Fig. 3. Cross-modal autoencoders enable imputing cardiac MRIs from ECGs while capturing MRI-specific features such as left ventricular mass (LVM) and right ventricular end-diastolic volume (RVEDV) on test MRI–ECG pairs.

a Examples showing qualitatively that MRIs imputed from test ECG samples capture LVM for those individuals with LVM in the highest and lowest quartile. The LVM in the original, translated, and reconstructed MRI is shown in red. b Examples showing qualitatively that MRIs imputed from test ECGs capture RVEDV for those individuals with RVEDV in the highest and lowest quartile. The RVEDV in the original, translated, and reconstructed MRI is shown in red. c The predictions of LVM and RVEDV on MRIs imputed from test ECGs correlate with the predictions of these phenotypes performed on the original MRIs.

Fig. 4. Cross-modal autoencoders capture genotype–phenotype associations for cardiovascular data.

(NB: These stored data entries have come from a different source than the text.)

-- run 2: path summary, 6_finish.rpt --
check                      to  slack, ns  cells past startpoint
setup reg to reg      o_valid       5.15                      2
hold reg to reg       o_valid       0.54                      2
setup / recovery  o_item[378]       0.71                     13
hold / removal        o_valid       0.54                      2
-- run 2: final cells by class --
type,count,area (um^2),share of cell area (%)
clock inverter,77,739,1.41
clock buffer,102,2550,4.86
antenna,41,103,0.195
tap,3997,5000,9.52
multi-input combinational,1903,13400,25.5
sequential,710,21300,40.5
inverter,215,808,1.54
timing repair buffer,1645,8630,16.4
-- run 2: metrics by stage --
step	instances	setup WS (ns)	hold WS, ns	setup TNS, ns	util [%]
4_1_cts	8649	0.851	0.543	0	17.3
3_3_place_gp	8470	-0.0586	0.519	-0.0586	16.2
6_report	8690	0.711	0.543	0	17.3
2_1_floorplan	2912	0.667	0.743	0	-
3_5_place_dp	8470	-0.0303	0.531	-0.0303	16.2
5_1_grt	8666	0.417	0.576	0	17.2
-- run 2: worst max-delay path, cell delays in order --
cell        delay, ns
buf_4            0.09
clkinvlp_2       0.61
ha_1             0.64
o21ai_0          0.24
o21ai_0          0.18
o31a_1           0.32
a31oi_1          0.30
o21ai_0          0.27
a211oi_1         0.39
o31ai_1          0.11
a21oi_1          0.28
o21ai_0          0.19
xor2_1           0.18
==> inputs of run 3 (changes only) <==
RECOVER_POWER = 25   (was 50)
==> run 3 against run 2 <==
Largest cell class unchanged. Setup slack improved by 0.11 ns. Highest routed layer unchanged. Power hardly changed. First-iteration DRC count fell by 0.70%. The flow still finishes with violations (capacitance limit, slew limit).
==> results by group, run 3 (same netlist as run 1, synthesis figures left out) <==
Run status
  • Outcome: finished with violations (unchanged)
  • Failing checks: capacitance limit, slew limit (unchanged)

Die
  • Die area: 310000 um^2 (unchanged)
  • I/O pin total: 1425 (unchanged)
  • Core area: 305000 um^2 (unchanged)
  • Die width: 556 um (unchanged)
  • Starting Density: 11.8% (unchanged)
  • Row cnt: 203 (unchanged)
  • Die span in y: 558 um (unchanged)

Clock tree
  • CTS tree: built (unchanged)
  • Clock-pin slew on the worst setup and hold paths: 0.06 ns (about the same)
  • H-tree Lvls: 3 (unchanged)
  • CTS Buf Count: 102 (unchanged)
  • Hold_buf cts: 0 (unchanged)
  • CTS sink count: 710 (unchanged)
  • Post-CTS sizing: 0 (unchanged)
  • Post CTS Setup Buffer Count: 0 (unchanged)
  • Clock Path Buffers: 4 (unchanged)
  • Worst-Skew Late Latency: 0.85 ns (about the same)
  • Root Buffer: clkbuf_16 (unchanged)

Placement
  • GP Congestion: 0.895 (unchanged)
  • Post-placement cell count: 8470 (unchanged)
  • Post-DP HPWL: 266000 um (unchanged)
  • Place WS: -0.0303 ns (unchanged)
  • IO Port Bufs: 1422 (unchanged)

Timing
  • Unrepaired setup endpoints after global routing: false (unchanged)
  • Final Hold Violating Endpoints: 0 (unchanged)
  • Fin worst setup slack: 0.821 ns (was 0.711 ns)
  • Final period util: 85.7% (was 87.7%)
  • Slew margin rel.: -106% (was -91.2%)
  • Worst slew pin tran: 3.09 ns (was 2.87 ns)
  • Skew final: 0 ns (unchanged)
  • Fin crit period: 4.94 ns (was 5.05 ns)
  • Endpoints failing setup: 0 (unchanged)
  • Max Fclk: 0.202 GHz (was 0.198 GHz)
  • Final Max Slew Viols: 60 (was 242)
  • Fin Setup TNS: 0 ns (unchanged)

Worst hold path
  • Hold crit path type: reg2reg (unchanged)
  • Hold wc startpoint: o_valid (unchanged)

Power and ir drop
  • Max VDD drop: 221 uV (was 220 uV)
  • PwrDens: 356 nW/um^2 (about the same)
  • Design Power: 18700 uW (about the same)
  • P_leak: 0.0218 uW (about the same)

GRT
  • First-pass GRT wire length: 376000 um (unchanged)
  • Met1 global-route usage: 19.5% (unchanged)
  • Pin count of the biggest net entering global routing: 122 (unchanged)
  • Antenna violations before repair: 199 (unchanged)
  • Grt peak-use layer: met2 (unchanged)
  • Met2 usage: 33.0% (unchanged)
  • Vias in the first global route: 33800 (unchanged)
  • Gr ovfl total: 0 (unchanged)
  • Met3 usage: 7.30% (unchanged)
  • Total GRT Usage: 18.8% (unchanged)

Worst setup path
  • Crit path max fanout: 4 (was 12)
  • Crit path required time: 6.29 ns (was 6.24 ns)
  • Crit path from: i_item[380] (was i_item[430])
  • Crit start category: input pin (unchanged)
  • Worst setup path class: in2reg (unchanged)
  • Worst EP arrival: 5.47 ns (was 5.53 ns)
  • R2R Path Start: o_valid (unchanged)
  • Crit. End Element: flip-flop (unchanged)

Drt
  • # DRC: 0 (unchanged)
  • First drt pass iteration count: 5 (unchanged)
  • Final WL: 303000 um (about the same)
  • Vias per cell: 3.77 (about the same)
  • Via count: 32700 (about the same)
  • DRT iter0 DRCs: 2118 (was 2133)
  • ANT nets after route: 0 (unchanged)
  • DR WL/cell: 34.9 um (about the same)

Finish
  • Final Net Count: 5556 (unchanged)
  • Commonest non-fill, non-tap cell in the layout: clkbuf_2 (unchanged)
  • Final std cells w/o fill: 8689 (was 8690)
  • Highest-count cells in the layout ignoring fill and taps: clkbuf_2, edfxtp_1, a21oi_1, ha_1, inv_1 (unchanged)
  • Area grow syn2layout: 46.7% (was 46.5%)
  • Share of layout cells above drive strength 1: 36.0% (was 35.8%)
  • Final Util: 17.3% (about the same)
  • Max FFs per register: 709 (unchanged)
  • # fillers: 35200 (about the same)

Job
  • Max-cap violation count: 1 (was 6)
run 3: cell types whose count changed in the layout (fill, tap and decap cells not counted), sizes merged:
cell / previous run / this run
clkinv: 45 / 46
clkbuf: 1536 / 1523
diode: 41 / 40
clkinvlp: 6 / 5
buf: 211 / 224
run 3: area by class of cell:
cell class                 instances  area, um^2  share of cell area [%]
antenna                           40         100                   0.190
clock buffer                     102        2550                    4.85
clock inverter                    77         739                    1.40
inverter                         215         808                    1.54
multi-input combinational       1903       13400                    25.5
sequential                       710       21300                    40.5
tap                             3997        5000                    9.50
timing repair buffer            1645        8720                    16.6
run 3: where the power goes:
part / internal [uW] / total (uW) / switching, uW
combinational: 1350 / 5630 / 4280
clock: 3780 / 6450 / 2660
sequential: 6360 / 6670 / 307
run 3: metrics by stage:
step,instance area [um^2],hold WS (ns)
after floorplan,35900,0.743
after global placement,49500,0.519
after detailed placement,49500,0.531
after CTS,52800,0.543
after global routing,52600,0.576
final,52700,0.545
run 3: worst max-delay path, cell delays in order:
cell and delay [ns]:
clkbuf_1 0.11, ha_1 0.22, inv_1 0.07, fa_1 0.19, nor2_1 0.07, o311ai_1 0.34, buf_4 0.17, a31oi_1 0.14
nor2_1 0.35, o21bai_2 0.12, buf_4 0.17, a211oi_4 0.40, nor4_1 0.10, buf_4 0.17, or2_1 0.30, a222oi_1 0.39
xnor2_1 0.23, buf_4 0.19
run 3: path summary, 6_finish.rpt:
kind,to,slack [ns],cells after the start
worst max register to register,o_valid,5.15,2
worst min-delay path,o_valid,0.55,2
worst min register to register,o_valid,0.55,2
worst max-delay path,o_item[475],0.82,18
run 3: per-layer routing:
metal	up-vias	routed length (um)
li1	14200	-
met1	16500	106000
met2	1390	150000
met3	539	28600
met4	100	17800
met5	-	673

a Manhattan plots for GWAS of BMI and RVEF derived from cross-modal embeddings identify lead SNPs associated with these traits. For BMI, such GWAS identifies SNPs associated with FTO, which is known to have an effect on BMI and obesity risk. For RVEF, such GWAS identifies SNPs associated with BAG3, HMGA2, and MLF1, which have been previously associated with RVEF. b To more generally capture genetic associations with the heart, a GWAS can be performed in the cross-modal ECG and MRI latent space even in the absence of labelled data. The Manhattan plots of such unsupervised GWAS identify lead SNPs including those associated with NOS1AP, TTN, SCN10A, SLC35F1, KCNQ1, which have been previously associated with cardiovascular phenotypes. c The corresponding QQ plots and λ_GC factors indicate that there is minimal inflation in the unsupervised GWAS of cross-modal ECG and cardiac MRI embeddings. d Clustering SNPs by the vector from the mean embedding of homozygous reference samples to the mean embedding of heterozygous and homozygous alternate samples in order to group SNPs by similar phenotypic effect results in clusters of SNPs corresponding to those associated with the QT interval (NOS1AP and KCNQ1), those related to the P-wave (SCN10A and ALPK3), as well as SNPs that affect multiple cardiac traits (e.g., BAG3, SLC35F1, and KCND3).